Победа Суворова над турками у Кинбурна несколько ободрила Потемкина. С грустью, но уже спокойно стал говорить он о потере флота, о своем отчаянии при этом: «Правда, матушка, что рана сия глубоко вошла в мое сердце. Сколько я преодолевал препятствий и труда понес в построении флота, который бы через год предписывал законы Царюгороду! Преждевременное открытие войны принудило меня предприять атаковать раздельный флот турецкий с чем можно было; но Бог не благословил. Вы не можете представить, сколь сей нечаянный случай меня почти поразил до отчаяния».

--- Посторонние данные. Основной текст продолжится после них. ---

What follows belongs to an exercise in optimizing a design on an open flow for small area and a short achievable clock period; a production flow would make more cautious choices. Only simulation tests tie the RTL to the original design; equivalence was not proved. No driver is modelled on the clock port, so clocking that relies on it looks cheaper here than on a real chip.

## flow/design.v (module list and top-level ports; edited modules follow where they fit)
// module mac_top: 1528 lines
module mac_top #(
   parameter int A_WIDTH = 18,
   parameter int B_WIDTH = 18,
   parameter int P_WIDTH = 48
) (
   input  logic                      clk,
   input  logic                      rst_n,
   input  logic signed [A_WIDTH-1:0] data_a,
   input  logic signed [B_WIDTH-1:0] data_b,
   input  mac_pkg::mac_op_e          op,
   input  logic                      activate_mac,
   output logic signed [P_WIDTH-1:0] data_p,
   output logic                      p_valid
);
  // ...
==> flow/flow/run.sh <==
#!/bin/bash
# The standard layout, with these changes in how it is made:
# - Yosys's synth runs without its early ABC pass (-noabc), so the full
#   adders it extracts keep their polarity (no inverters between them);
# - the port buffers are the smallest buffer (buf_1) instead of the
#   default clkdlybuf4s50_1; every port is still buffered;
# - after CTS, flow/pq_clock_delay.tcl puts delay chains in front of the
#   result register's clock (useful skew for the register-to-register
#   multiply-add paths);
# - only the setup repair after global routing, the first that sees that
#   skew, is given a setup margin (flow/grt_margin.tcl).
export SYNTH_ARGS="-noabc"
export BUFFER_PORTS_ARGS="-buffer_cell sky130_fd_sc_hd__buf_1"
export POST_CTS_TCL="$PWD/flow/pq_clock_delay.tcl"
export PQ_DLY_CELLS="sky130_fd_sc_hd__clkdlybuf4s50_1 sky130_fd_sc_hd__clkdlybuf4s50_1 sky130_fd_sc_hd__clkdlybuf4s50_1"
export PQ_SKIP_BITS=8
export PQ_BUF_CELL=sky130_fd_sc_hd__clkbuf_8
export PRE_GLOBAL_ROUTE_TCL="$PWD/flow/grt_margin.tcl"
bash standard.sh > standard.log 2>&1
==> flow/flow/grt_margin.tcl <==
# Pre-global-route hook: the setup repair after global routing aims at
# 5.35 ns of slack. It is the first repair that sees the
# result register's delayed clock, so it is the only one given a margin.
set ::env(SETUP_SLACK_MARGIN) 5.35
==> flow/flow/pq_clock_delay.tcl <==
# Post-CTS hook: the result register p_q gets its clock through a short
# delay chain below each clock-tree leaf that drives it, so its clock
# arrives later than the operand registers'. This is useful skew for the
# operand -> result paths (the long multiply-add paths); the result
# register's own feedback path sees about the same delay at both ends.
# The low bits (below PQ_SKIP_BITS) keep the undelayed clock.
# The later repair steps (global route) see and repair the new timing.
set block [ord::get_db_block]
set db [ord::get_db]
set chain {}
foreach c $::env(PQ_DLY_CELLS) { lappend chain [$db findMaster $c] }
lappend chain [$db findMaster $::env(PQ_BUF_CELL)]
set groups [dict create]
set n 0
foreach inst [$block getInsts] {
  if {[regexp {^p_q\\?\[([0-9]+)} [$inst getName]] && [string match sky130_fd_sc_hd__df* [[$inst getMaster] getName]]} {
    incr n
    regexp {^p_q\\?\[([0-9]+)} [$inst getName] -> bit
    # the low result bits have short paths and ample setup slack: no delay
    if {$bit < $::env(PQ_SKIP_BITS)} { continue }
    set net [[$inst findITerm CLK] getNet]
    dict lappend groups [$net getName] $inst
  }
}
if {$n != 48} { error "pq_clock_delay: expected 48 result flops, found $n" }
set g 0
dict for {netname flops} $groups {
  set net [$block findNet $netname]
  set sx 0; set sy 0
  foreach f $flops {
    set bb [$f getBBox]
    set sx [expr {$sx + [$bb xMin]}]; set sy [expr {$sy + [$bb yMin]}]
  }
  set cx [expr {int($sx / [llength $flops])}]
  set cy [expr {int($sy / [llength $flops])}]
  set prev $net
  set k 0
  foreach m $chain {
    set inst [odb::dbInst_create $block $m "pq_clkdly_${g}_$k"]
    set out [odb::dbNet_create $block "pq_clk_${g}_$k"]
    $out setSigType CLOCK
    [$inst findITerm A] connect $prev
    [$inst findITerm X] connect $out
    $inst setLocation $cx $cy
    $inst setPlacementStatus PLACED
    set prev $out
    incr k
  }
  foreach f $flops {
    set it [$f findITerm CLK]
    $it disconnect
    $it connect $prev
  }
  puts "pq_clock_delay: group $g under $netname: [llength $flops] flops"
  incr g
}
global_connect
detailed_placement
check_placement -verbose
estimate_parasitics -placement
report_clock_skew
==> flow/standard.sh <==
#!/bin/bash
# synth_recipe.tcl (not shown) runs the flow's synth.tcl, then flattens the netlist and writes it again
# the make line also repeats each setting of config.mk as NAME=value (left out here)
make -C /OpenROAD-flow-scripts/flow DESIGN_CONFIG=/design/flow/config.mk WORK_HOME=/design/flow/orfs CLKGATE_MAP_FILE= SYNTH_SCRIPT=/design/flow/synth_recipe.tcl "${@:-finish}"
==> flow/config.mk <==
export PLATFORM = sky130hd
export DESIGN_NAME = mac_top
export DESIGN_NICKNAME = mac_top
export VERILOG_FILES = /design/flow/design.v
export SDC_FILE = /design/flow/constraint.sdc
export NUM_CORES = 4
export LEC_CHECK = 0
export ABC_AREA = 1
export CAP_MARGIN = 20
export CORE_MARGIN = 2
export CORE_UTILIZATION = 40
export CTS_BUF_LIST = sky130_fd_sc_hd__clkbuf_4 sky130_fd_sc_hd__clkbuf_8
export HOLD_SLACK_MARGIN = 0.1
export SLEW_MARGIN = 20
==> flow/constraint.sdc <==
create_clock -name core_clock -period 10.0 [get_ports {clk}]
set_input_delay 2.0000 -clock core_clock [delete_from_list [all_inputs] [get_ports {clk}]]
set_output_delay 2.0000 -clock core_clock [all_outputs]
set_load 0.01 [all_outputs]
==> results.toml, run 1 <==
[yosys]
ys_ff_latch = 97
synthArstFlopShare_pct = 80.4
post_synth_main_area_contributors = "fa_1, dfrtp_1, xor2_1, o22ai_1, ha_1"

[layout]
reg_top3 = "p_q x48, a_q x18"
largest_register_ffs = 48
multi_input_comb_cells = 841
fraction_of_layout_instances_using_a_drive_strength_above_1_pct = 4.47
most-common-layout-cells = "xor2_1, fa_1, o22ai_1, nand2_1, inv_1"
area_delta_synth_final_pct = 12.2
num-nonclk-inverters = 174
mostFrequentLayoutCell = "xor2_1"

[floorplan]
placement_rows = 61
die_area_um2 = 29100

[routing]
route.detailed.wl_per_inst_um = 17.3
post_drt_via_cell_ratio = 5.15

[timing]
skew_ns = 1.64
post-route-period-util_pct = 45.5

[place]
io_buffer_count = 89
gp_routability_congestion = 0.849

[critical_path]
worst-path-stages = 1
r2r_start = "p_q[15]$_DFF_PN0_"
timing.critical_path.slowest_stage_cell = "dfrtp_1"

[outcome]
run_status = "timing/DRC/antenna clean"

Мы видели, что Екатерина указывала на Очаков, взятием которого надобно было оборонительную войну переменить на наступательную. В другой раз, после кинбурнского дела, императрица писала Потемкину: «Понеже Кинбурнская сторона важна и в оной покой быть не может, дондеже Очаков существует в руках неприятельских, то за неволю подумать нужно о осаде сей, буде инако захватить не можно по нашему суждению»[116]. «Кому больше на сердце Очаков, как мне? — писал Потемкин. — Несказанные заботы от сей стороны на меня все обращаются. Не стало бы за доброй волей моей, если б я видел возможность. Схватить его никак нельзя, а формальная осада по позднему времени быть не может — и к ней столь много приготовлений! Теперь еще в Херсоне учат минеров, как делать мины, также и прочему. До 100 000 потребно фашин, и много надобно габионов. Вам известно, что лесу нет поблизости. Я уже наделал в лесах моих польских, откуда повезут к месту. Очаков нам нужно, конечно, взять, и для того должны мы употребить все способы верные для достижения сего предмета. Сей город не был разорен в прошлую войну; в мирное время Турки укрепляли его беспрерывно. Вы изволите помнить, что я в плане моем наступательном, по таковой их тут готовности, не полагал его брать прежде других мест, где они слабее. Если бы следовало мне только жертвовать собою, то будьте уверены, что я не замешкаюсь минуты; но сохранение людей столь драгоценных обязывает иттить верными шагами и не делать сумнительной попытки, где может случиться, что потеря в несколько тысяч пойдет не взявши, и расстроимся так, что, уменьша старых солдат, будем слабее на будущую кампанию. Притом, не разбив неприятеля в поле, как приступить к городам? Полевое дело с Турками Можно назвать игрушкою; но в городах и местах таковых дела с ними кровопролитны»[117].